I wonder if this could be further extended to better support concurrent writes. Depending on the implementation, with wal2 readers may be reading from both hot and cold files without blocking. So this may potentially be extendable to read from two hot files, or two hot files and two cold files.
It might be helpful to link the docs for some of these configs in the section where you mention them. Some thoughts:
Based on https://www.sqlite.org/wal.html it seems the WAL index is mmapped as a workaround to some edge cases not relevant to many application developers. They say it shouldn’t matter, but with the larger page sizes you’re using, using the original implementation approach they describe (volatile shared memory) actually might improve performance slightly - do you know if your WAL index ever exceeds 32KiB? Not sure as to the difficulty of resurrecting that old functionality though.
Also, this case seems like something that could happen from time to time depending on what you’re doing. Did you encounter it? Case:
> When the last connection to a particular database is closing, that connection will acquire an exclusive lock for a short time while it cleans up the WAL and shared-memory files. If a second database tries to open and query the database while the first connection is still in the middle of its cleanup process, the second connection might get an SQLITE_BUSY error.

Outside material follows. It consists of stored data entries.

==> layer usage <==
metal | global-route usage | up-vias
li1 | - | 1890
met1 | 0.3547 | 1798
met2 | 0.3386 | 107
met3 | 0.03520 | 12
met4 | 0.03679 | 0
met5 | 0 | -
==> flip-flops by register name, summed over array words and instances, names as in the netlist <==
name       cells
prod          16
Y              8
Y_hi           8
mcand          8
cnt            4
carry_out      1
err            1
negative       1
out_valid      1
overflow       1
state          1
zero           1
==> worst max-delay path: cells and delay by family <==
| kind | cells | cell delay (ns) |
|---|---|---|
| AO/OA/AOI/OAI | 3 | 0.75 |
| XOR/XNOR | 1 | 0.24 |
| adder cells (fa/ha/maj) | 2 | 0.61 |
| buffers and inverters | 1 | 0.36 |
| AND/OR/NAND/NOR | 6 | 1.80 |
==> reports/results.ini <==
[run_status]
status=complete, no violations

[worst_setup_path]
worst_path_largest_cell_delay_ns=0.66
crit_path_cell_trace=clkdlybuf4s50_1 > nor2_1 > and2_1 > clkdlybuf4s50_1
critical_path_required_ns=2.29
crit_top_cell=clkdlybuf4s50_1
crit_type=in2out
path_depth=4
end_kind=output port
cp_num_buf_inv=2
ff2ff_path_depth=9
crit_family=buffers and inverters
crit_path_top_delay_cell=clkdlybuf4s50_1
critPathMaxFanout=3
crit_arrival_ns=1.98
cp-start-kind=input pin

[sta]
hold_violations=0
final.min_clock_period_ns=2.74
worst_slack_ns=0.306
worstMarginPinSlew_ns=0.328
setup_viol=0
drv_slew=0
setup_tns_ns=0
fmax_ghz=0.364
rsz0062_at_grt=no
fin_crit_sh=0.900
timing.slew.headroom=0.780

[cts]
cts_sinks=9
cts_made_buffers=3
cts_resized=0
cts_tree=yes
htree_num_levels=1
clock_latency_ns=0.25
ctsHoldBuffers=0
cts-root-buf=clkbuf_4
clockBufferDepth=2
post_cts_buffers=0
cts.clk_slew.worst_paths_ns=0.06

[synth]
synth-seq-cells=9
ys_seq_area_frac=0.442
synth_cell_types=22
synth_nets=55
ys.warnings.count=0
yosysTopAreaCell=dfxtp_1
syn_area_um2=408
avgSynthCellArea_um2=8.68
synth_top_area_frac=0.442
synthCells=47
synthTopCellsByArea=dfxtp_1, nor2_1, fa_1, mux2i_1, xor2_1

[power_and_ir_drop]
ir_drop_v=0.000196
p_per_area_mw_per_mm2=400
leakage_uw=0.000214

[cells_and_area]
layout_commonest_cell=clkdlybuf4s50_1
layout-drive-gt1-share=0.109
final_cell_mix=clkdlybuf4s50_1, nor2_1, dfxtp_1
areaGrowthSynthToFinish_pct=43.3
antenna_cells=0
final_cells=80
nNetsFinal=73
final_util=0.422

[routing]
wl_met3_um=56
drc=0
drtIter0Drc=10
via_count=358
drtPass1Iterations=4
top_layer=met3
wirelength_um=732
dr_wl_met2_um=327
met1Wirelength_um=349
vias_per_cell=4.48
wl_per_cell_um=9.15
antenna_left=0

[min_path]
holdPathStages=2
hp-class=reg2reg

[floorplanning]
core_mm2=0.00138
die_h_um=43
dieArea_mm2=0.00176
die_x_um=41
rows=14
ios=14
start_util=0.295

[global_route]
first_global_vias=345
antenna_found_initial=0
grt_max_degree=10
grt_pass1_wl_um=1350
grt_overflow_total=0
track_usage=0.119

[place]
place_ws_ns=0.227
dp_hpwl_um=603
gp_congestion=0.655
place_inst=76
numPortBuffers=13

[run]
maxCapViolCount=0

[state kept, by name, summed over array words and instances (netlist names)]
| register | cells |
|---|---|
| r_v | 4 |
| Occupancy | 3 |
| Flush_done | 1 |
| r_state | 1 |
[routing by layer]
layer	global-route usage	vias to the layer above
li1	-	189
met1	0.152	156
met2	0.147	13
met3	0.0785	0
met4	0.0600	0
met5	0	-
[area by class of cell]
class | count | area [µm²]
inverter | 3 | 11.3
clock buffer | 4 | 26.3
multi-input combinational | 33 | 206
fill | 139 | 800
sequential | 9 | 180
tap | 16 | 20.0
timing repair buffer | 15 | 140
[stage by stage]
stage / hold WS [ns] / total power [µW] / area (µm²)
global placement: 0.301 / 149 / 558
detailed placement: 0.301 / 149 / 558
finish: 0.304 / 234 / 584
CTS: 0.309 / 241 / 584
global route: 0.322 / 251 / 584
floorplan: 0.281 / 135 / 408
## src/rtl/spi_master_n_if.sv

```systemverilog
// CPU-side bus of the SPI master: strobe, select, address, data and interrupt.
interface spi_master_n_if;
  logic       nE;
  logic       nSEL;
  logic       RW;
  logic [1:0] A;
  logic [7:0] DIN;
  logic [7:0] DOUT;
  logic       DOE;
  logic       nIRQ;

  modport master (output nE, nSEL, RW, A, DIN, input DOUT, DOE, nIRQ);
  modport slave  (input nE, nSEL, RW, A, DIN, output DOUT, DOE, nIRQ);
endinterface

```

## src/rtl/spi_master_n.sv

```systemverilog
// Byte-wide SPI master with NCS chip selects, programmable divider,
// CPOL/CPHA/LSB-first modes, overrun flag and completion interrupt.
// Everything runs on MHZ48; the CPU strobe is resynchronised.
module spi_master_n #(
  parameter int         NCS       = 4,
  parameter logic [7:0] RESET_DIV = 8'd59
) (
  input  logic           MHZ48,
  input  logic           nRES,
  spi_master_n_if.slave  bus,
  output logic           SCLK,
  output logic           MOSI,
  input  logic           MISO,
  output logic [NCS-1:0] nSS
);

  typedef enum logic {IDLE, RUN} state_t;

  // bus synchronisers: nESync[2] is the previous synced value for edge detect
  logic [2:0]      nESync;
  logic [1:0]      nSelSync, rwSync;
  logic [1:0][1:0] aSync;
  logic [1:0][7:0] dinSync;

  // access holding registers
  logic       holdVld, holdRw;
  logic [1:0] holdA;
  logic [7:0] holdDin;

  // programmer-visible state
  logic [3:0] ctrl;
  logic [7:0] div, rx;
  logic       done, ovr, busy;

  // shifter
  state_t     state, stateNext;
  logic [7:0] cnt, divEff, tx, rxSh, rxNext;
  logic [3:0] edgeK;
  logic [2:0] outIdx;
  logic       commit, load, start, tc, lastEdge, leading, txBit;
  logic       wrData, wrCtrl, wrDiv, wrCs, rdData, rdStatus;
  logic       cpol, cpha, lsbf;
  logic [7:0] csRead;

  assign cpol = ctrl[0];
  assign cpha = ctrl[1];
  assign lsbf = ctrl[2];

  assign load   = ~nESync[1] & ~nSelSync[1];
  assign commit = nESync[1] & ~nESync[2] & holdVld;

  assign wrData   = commit & ~holdRw & (holdA == 2'd0);
  assign wrCtrl   = commit & ~holdRw & (holdA == 2'd1);
  assign wrDiv    = commit & ~holdRw & (holdA == 2'd2);
  assign wrCs     = commit & ~holdRw & (holdA == 2'd3);
  assign rdData   = commit &  holdRw & (holdA == 2'd0);
  assign rdStatus = commit &  holdRw & (holdA == 2'd1);

  assign busy     = (state == RUN);
  assign start    = wrData & ~busy;
  assign divEff   = (div == 8'd0) ? 8'd1 : div;
  assign tc       = (cnt == divEff);
  assign lastEdge = busy & tc & (edgeK == 4'd15);
  assign leading  = ~edgeK[0];
  // leading edges emit the current bit (CPHA=1), trailing edges the next one (CPHA=0)
  assign outIdx   = leading ? edgeK[3:1] : edgeK[3:1] + 3'd1;
  assign txBit    = tx[lsbf ? outIdx : 3'd7 - outIdx];
  assign rxNext   = lsbf ? {MISO, rxSh[7:1]} : {rxSh[6:0], MISO};

  // resynchronise the asynchronous CPU bus and hold the access being strobed
  always_ff @(posedge MHZ48) begin
    if (!nRES) begin
      nESync   <= 3'b111;
      nSelSync <= 2'b11;
      rwSync   <= 2'b11;
      aSync    <= '0;
      dinSync  <= '0;
      holdVld  <= 1'b0;
      holdRw   <= 1'b1;
      holdA    <= 2'd0;
      holdDin  <= 8'd0;
    end else begin
      nESync   <= {nESync[1:0], bus.nE};
      nSelSync <= {nSelSync[0], bus.nSEL};
      rwSync   <= {rwSync[0], bus.RW};
      aSync    <= {aSync[0], bus.A};
      dinSync  <= {dinSync[0], bus.DIN};
      if (load) begin
        holdVld <= 1'b1;
        holdRw  <= rwSync[1];
        holdA   <= aSync[1];
        holdDin <= dinSync[1];
      end else if (commit) begin
        holdVld <= 1'b0;
      end
    end
  end

  // transfer state register
  always_ff @(posedge MHZ48) begin
    if (!nRES) state <= IDLE;
    else       state <= stateNext;
  end

  // IDLE -> RUN on an accepted DATA write, back after the 16th edge
  always_comb begin
    stateNext = state;
    case (state)
      IDLE: if (start) stateNext = RUN;
      RUN:  if (lastEdge) stateNext = IDLE;
      default: stateNext = IDLE;
    endcase
  end

  // registers, divider, clock generation and shifting
  always_ff @(posedge MHZ48) begin
    if (!nRES) begin
      ctrl  <= 4'd0;
      div   <= RESET_DIV;
      nSS   <= '1;
      done  <= 1'b0;
      ovr   <= 1'b0;
      rx    <= 8'd0;
      rxSh  <= 8'd0;
      tx    <= 8'd0;
      cnt   <= 8'd0;
      edgeK <= 4'd0;
      SCLK  <= 1'b0;
      MOSI  <= 1'b1;
    end else begin
      if (wrCtrl && !busy) ctrl <= holdDin[3:0];
      if (wrDiv && !busy)  div  <= holdDin;
      if (wrCs)            nSS  <= holdDin[NCS-1:0];
      if (wrData && busy)  ovr  <= 1'b1;
      if (rdStatus)        ovr  <= 1'b0;
      // completion outranks a clear landing on the same cycle
      if (start || rdData) done <= 1'b0;
      if (lastEdge)        done <= 1'b1;

      if (start) begin
        tx    <= holdDin;
        rxSh  <= 8'd0;
        cnt   <= 8'd0;
        edgeK <= 4'd0;
        if (!cpha) MOSI <= lsbf ? holdDin[0] : holdDin[7];
      end

      if (!busy) begin
        SCLK <= cpol;
      end else if (!tc) begin
        cnt <= cnt + 8'd1;
      end else begin
        cnt   <= 8'd0;
        edgeK <= edgeK + 4'd1;
        SCLK  <= ~SCLK;
        if (leading) begin
          if (cpha) MOSI <= txBit;
          else      rxSh <= rxNext;
        end else begin
          if (cpha)                    rxSh <= rxNext;
          else if (edgeK != 4'd15)     MOSI <= txBit;
        end
        if (edgeK == 4'd15) begin
          rx   <= cpha ? rxNext : rxSh;
          SCLK <= cpol;
        end
      end
    end
  end

  // CS readback with unused positions reading as 1
  always_comb begin
    csRead = 8'hFF;
    csRead[NCS-1:0] = nSS;
  end

  // register read mux, driven straight off the raw address
  always_comb begin
    bus.DOUT = 8'd0;
    case (bus.A)
      2'd0: bus.DOUT = rx;
      2'd1: bus.DOUT = {busy, done, ovr, 1'b0, ctrl};
      2'd2: bus.DOUT = div;
      2'd3: bus.DOUT = csRead;
      default: bus.DOUT = 8'd0;
    endcase
  end

  assign bus.DOE  = ~bus.nSEL & ~bus.nE & bus.RW;
  assign bus.nIRQ = ~(ctrl[3] & done);

endmodule

```

## src/flat_wrapper.sv

```systemverilog
// flat-port wrapper written by rule: the top's interface ports become plain ports
module spi_master_n_flat 
#(
  parameter int         NCS       = 4,
  parameter logic [7:0] RESET_DIV = 8'd59
)
  (MHZ48, nRES, SCLK, MOSI, MISO, nSS, bus_nE, bus_nSEL, bus_RW, bus_A, bus_DIN, bus_DOUT, bus_DOE, bus_nIRQ);
  spi_master_n_if bus_i ();
  input  logic MHZ48;
  input  logic nRES;
  output logic SCLK;
  output logic MOSI;
  input  logic MISO;
  output logic [NCS-1:0] nSS;
  input wire logic [$bits(bus_i.nE)-1:0] bus_nE;
  input wire logic [$bits(bus_i.nSEL)-1:0] bus_nSEL;
  input wire logic [$bits(bus_i.RW)-1:0] bus_RW;
  input wire logic [$bits(bus_i.A)-1:0] bus_A;
  input wire logic [$bits(bus_i.DIN)-1:0] bus_DIN;
  output wire logic [$bits(bus_i.DOUT)-1:0] bus_DOUT;
  output wire logic [$bits(bus_i.DOE)-1:0] bus_DOE;
  output wire logic [$bits(bus_i.nIRQ)-1:0] bus_nIRQ;
  assign bus_i.nE = bus_nE;
  assign bus_i.nSEL = bus_nSEL;
  assign bus_i.RW = bus_RW;
  assign bus_i.A = bus_A;
  assign bus_i.DIN = bus_DIN;
  assign bus_DOUT = bus_i.DOUT;
  assign bus_DOE = bus_i.DOE;
  assign bus_nIRQ = bus_i.nIRQ;
  spi_master_n #(.NCS(NCS), .RESET_DIV(RESET_DIV)) u_core (.MHZ48(MHZ48), .nRES(nRES), .bus(bus_i), .SCLK(SCLK), .MOSI(MOSI), .MISO(MISO), .nSS(nSS));
endmodule
```
==> src/rtl/alu_seq_pkg.sv <==
// alu_seq_pkg: shared types for the sequential accumulator ALU.
// Optional feature macro: ALU_SEQ_MUL_EN (adds the MUL state).
package alu_seq_pkg;

    localparam int unsigned ALU_SEQ_W_DEFAULT = 8;

    typedef enum logic [3:0] {
        kADD = 4'd0,
        kSUB = 4'd1,
        kAND = 4'd2,
        kXOR = 4'd3,
        kNOT = 4'd4,
        kLDA = 4'd5,
        kSHL = 4'd6,
        kSHR = 4'd7,
        kMUL = 4'd8,
        kCLR = 4'd9,
        kNOP = 4'd10
    } op_t;

`ifdef ALU_SEQ_MUL_EN
    typedef enum logic [1:0] {
        IDLE  = 2'd0,
        SHIFT = 2'd1,
        MUL   = 2'd2
    } state_t;
`else
    typedef enum logic [1:0] {
        IDLE  = 2'd0,
        SHIFT = 2'd1
    } state_t;
`endif

endpackage

==> src/rtl/alu_seq_mul.sv <==
// alu_seq_mul: iterative unsigned shift-add multiplier, one partial
// product per step. prod_*_o present the product as it will stand after
// the current step, so the caller can capture the result on the last step.
module alu_seq_mul #(
    parameter int unsigned W = 8
) (
    input  logic         clk,
    input  logic         rst_n,
    input  logic         load_i,
    input  logic         step_i,
    input  logic [W-1:0] a_i,
    input  logic [W-1:0] b_i,
    output logic         last_o,
    output logic [W-1:0] prod_hi_o,
    output logic [W-1:0] prod_lo_o
);

    localparam int unsigned   CW        = $clog2(W) + 1;
    localparam logic [CW-1:0] LAST_STEP = CW'(W - 1);

    logic [W-1:0]  mcand_q;
    logic [W-1:0]  hi_q;
    logic [W-1:0]  lo_q;
    logic [CW-1:0] step_q;
    logic [W-1:0]  addend_s;
    logic [W:0]    sum_s;

    // Partial-product add; multiplier LSB selects the multiplicand.
    always_comb begin
        addend_s = lo_q[0] ? mcand_q : {W{1'b0}};
        sum_s    = {1'b0, hi_q} + {1'b0, addend_s};
    end

    assign prod_hi_o = sum_s[W:1];
    assign prod_lo_o = {sum_s[0], lo_q[W-1:1]};
    assign last_o    = (step_q == LAST_STEP);

    // Product/multiplier shift register and step counter.
    always_ff @(posedge clk or negedge rst_n) begin
        if (!rst_n) begin
            mcand_q <= {W{1'b0}};
            hi_q    <= {W{1'b0}};
            lo_q    <= {W{1'b0}};
            step_q  <= {CW{1'b0}};
        end else if (load_i) begin
            mcand_q <= a_i;
            hi_q    <= {W{1'b0}};
            lo_q    <= b_i;
            step_q  <= {CW{1'b0}};
        end else if (step_i) begin
            hi_q    <= prod_hi_o;
            lo_q    <= prod_lo_o;
            step_q  <= step_q + CW'(1);
        end
    end

endmodule

==> src/rtl/alu_seq.sv <==
// alu_seq: registered-accumulator ALU with iterative shifts and a
// start/busy/done handshake. Optional macro ALU_SEQ_MUL_EN enables the
// shift-add multiply; without it MUL behaves as NOP and acc_hi stays 0.
module alu_seq
    import alu_seq_pkg::*;
#(
    parameter int unsigned W        = ALU_SEQ_W_DEFAULT,
    parameter int unsigned SH_CNT_W = $clog2(W) + 1
) (
    input  logic         CLK,
    input  logic         reset_n,
    input  logic         start,
    input  logic [3:0]   op,
    input  logic [W-1:0] in_a,
    input  logic         ci,
    output logic [W-1:0] acc,
    output logic [W-1:0] acc_hi,
    output logic         co,
    output logic         z,
    output logic         neg,
    output logic         busy,
    output logic         done
);

    localparam logic [SH_CNT_W-1:0] CNT_MAX  = SH_CNT_W'(W);
    localparam logic [SH_CNT_W-1:0] CNT_ONE  = SH_CNT_W'(1);
    localparam logic [SH_CNT_W-1:0] CNT_ZERO = {SH_CNT_W{1'b0}};

    state_t              state_q, state_d;
    logic [W-1:0]        acc_q, acc_d;
    logic [W-1:0]        acc_hi_q, acc_hi_d;
    logic                co_q, co_d;
    logic                z_q, z_d;
    logic                neg_q, neg_d;
    logic                busy_q, busy_d;
    logic                done_q, done_d;
    logic [SH_CNT_W-1:0] sh_cnt_q, sh_cnt_d;
    logic                sh_left_q, sh_left_d;
    logic                sh_ci_q, sh_ci_d;

    op_t                 op_s;
    logic [W:0]          add_s;
    logic [W:0]          sub_s;
    logic [SH_CNT_W-1:0] cnt_raw_s;
    logic [SH_CNT_W-1:0] cnt_s;
    logic                fin_s;
    logic                shift_step_s;
    logic                mul_fin_s;
    logic                flag_upd_s;

    assign op_s      = op_t'(op);
    assign add_s     = {1'b0, acc_q} + {1'b0, in_a} + {{W{1'b0}}, ci};
    assign sub_s     = {1'b0, acc_q} + {1'b0, ~in_a} + {{W{1'b0}}, 1'b1};
    assign cnt_raw_s = in_a[SH_CNT_W-1:0];
    assign cnt_s     = (cnt_raw_s > CNT_MAX) ? CNT_MAX : cnt_raw_s;

`ifdef ALU_SEQ_MUL_EN
    logic         mul_load_s;
    logic         mul_step_s;
    logic         mul_last_s;
    logic [W-1:0] mul_hi_s;
    logic [W-1:0] mul_lo_s;

    alu_seq_mul #(.W(W)) u_mul (
        .clk       (CLK),
        .rst_n     (reset_n),
        .load_i    (mul_load_s),
        .step_i    (mul_step_s),
        .a_i       (acc_q),
        .b_i       (in_a),
        .last_o    (mul_last_s),
        .prod_hi_o (mul_hi_s),
        .prod_lo_o (mul_lo_s)
    );
`endif

    // Next-state and datapath decode for the IDLE/SHIFT/MUL controller.
    always_comb begin
        state_d      = state_q;
        acc_d        = acc_q;
        acc_hi_d     = acc_hi_q;
        co_d         = co_q;
        busy_d       = busy_q;
        done_d       = 1'b0;
        sh_cnt_d     = sh_cnt_q;
        sh_left_d    = sh_left_q;
        sh_ci_d      = sh_ci_q;
        fin_s        = 1'b0;
        shift_step_s = 1'b0;
        mul_fin_s    = 1'b0;
`ifdef ALU_SEQ_MUL_EN
        mul_load_s   = 1'b0;
        mul_step_s   = 1'b0;
`endif
        case (state_q)
            IDLE: begin
                if (start) begin
                    case (op_s)
                        kADD: begin
                            acc_d = add_s[W-1:0];
                            co_d  = add_s[W];
                            fin_s = 1'b1;
                        end
                        kSUB: begin
                            acc_d = sub_s[W-1:0];
                            co_d  = sub_s[W];
                            fin_s = 1'b1;
                        end
                        kAND: begin
                            acc_d = acc_q & in_a;
                            fin_s = 1'b1;
                        end
                        kXOR: begin
                            acc_d = acc_q ^ in_a;
                            fin_s = 1'b1;
                        end
                        kNOT: begin
                            acc_d = ~acc_q;
                            fin_s = 1'b1;
                        end
                        kLDA: begin
                            acc_d = in_a;
                            fin_s = 1'b1;
                        end
                        kSHL, kSHR: begin
                            if (cnt_s == CNT_ZERO) begin
                                fin_s = 1'b1;
                            end else begin
                                state_d   = SHIFT;
                                busy_d    = 1'b1;
                                sh_cnt_d  = cnt_s;
                                sh_left_d = (op_s == kSHL);
                                sh_ci_d   = ci;
                            end
                        end
                        kMUL: begin
`ifdef ALU_SEQ_MUL_EN
                            mul_load_s = 1'b1;
                            state_d    = MUL;
                            busy_d     = 1'b1;
`else
                            fin_s      = 1'b1;
`endif
                        end
                        kCLR: begin
                            acc_d = {W{1'b0}};
                            co_d  = 1'b0;
                            fin_s = 1'b1;
                        end
                        default: begin
                            fin_s = 1'b1;
                        end
                    endcase
                end else begin
                    fin_s = 1'b0;
                end
            end
            SHIFT: begin
                shift_step_s = 1'b1;
                sh_cnt_d     = sh_cnt_q - CNT_ONE;
                if (sh_left_q) begin
                    acc_d = {acc_q[W-2:0], sh_ci_q};
                    co_d  = acc_q[W-1];
                end else begin
                    acc_d = {1'b0, acc_q[W-1:1]};
                    co_d  = acc_q[0];
                end
                fin_s = (sh_cnt_q == CNT_ONE);
            end
`ifdef ALU_SEQ_MUL_EN
            MUL: begin
                mul_step_s = 1'b1;
                if (mul_last_s) begin
                    acc_d     = mul_lo_s;
                    acc_hi_d  = mul_hi_s;
                    co_d      = (mul_hi_s != {W{1'b0}});
                    mul_fin_s = 1'b1;
                    state_d   = IDLE;
                    busy_d    = 1'b0;
                    done_d    = 1'b1;
                end else begin
                    mul_fin_s = 1'b0;
                end
            end
`endif
            default: begin
                state_d = IDLE;
                busy_d  = 1'b0;
            end
        endcase

        // Any non-MUL completion clears acc_hi and returns to IDLE.
        if (fin_s) begin
            state_d  = IDLE;
            busy_d   = 1'b0;
            done_d   = 1'b1;
            acc_hi_d = {W{1'b0}};
        end else begin
            sh_ci_d  = sh_ci_d;
        end

        flag_upd_s = fin_s | shift_step_s | mul_fin_s;
        if (flag_upd_s) begin
            z_d   = (acc_d == {W{1'b0}});
            neg_d = acc_d[W-1];
        end else begin
            z_d   = z_q;
            neg_d = neg_q;
        end
    end

    // State and output registers; reset abandons any op in flight.
    always_ff @(posedge CLK or negedge reset_n) begin
        if (!reset_n) begin
            state_q   <= IDLE;
            acc_q     <= {W{1'b0}};
            acc_hi_q  <= {W{1'b0}};
            co_q      <= 1'b0;
            z_q       <= 1'b0;
            neg_q     <= 1'b0;
            busy_q    <= 1'b0;
            done_q    <= 1'b0;
            sh_cnt_q  <= CNT_ZERO;
            sh_left_q <= 1'b0;
            sh_ci_q   <= 1'b0;
        end else begin
            state_q   <= state_d;
            acc_q     <= acc_d;
            acc_hi_q  <= acc_hi_d;
            co_q      <= co_d;
            z_q       <= z_d;
            neg_q     <= neg_d;
            busy_q    <= busy_d;
            done_q    <= done_d;
            sh_cnt_q  <= sh_cnt_d;
            sh_left_q <= sh_left_d;
            sh_ci_q   <= sh_ci_d;
        end
    end

    assign acc    = acc_q;
    assign acc_hi = acc_hi_q;
    assign co     = co_q;
    assign z      = z_q;
    assign neg    = neg_q;
    assign busy   = busy_q;
    assign done   = done_q;

endmodule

Both the WAL docs and the article mention blocking checkpointing/a need for reader gaps to ensure the WAL flushes, or a possibility that WAL files will grow indefinitely. I had some speculation that this was an implementation limitation, and it turns out another comment mentions WAL2 may relax this requirement by using two WAL files split between “hot” and “cold”. Curious how the performance might compare with this: https://sqlite.org/cgi/src/doc/wal2/doc/wal2.md
I am experimenting with SQLite, where I try inserting 1B rows in under a minute. The current best is inserting 100M rows at 23s. I cut many corners to get performance, but the tweaks might suit your workload.
I’m thinking about doing this as well. Sometimes SQLite is a better tool for the job. For example, there’s a lot of software that uses a database as their file format. SQLite is ideal for this.
To answer the person’s question, there are easy ways and hard ways with all the trade offs you would expect. The easy way is to use an ODBC connector. That makes it easier to change the DB engine but it’s going to hurt performance. Chances are though that the performance will still be good enough for applications like database-as-file-format.
The fact that he doesn't understand why his wal file is growing without bounds should be a warning to take his suggestions with a grain of salt. This is yet another lazy benchmark with lazy suggestions by someone who is uselessly retreading the path laid down in the SQLite documentation.
It's _easier_ to write IO with mmap, but hand-optimized file IO could do even faster. And DBMSes historically cared a lot about optimizing file access.
So I'd expect SQLite to be faster without mmap, as I expect their developers to nurture the file access, instead of relying on OS-provided mmap.
PS: For example, say your code has a byte array, memory-mapped from a file. If the code needs to do a random read from it, it has no way of knowing whether that read would require waiting for a page to be read from disk, or it's already cached. Hand-optimized file IO have an option to maybe do some other things instead of waiting for disk (or during, or before).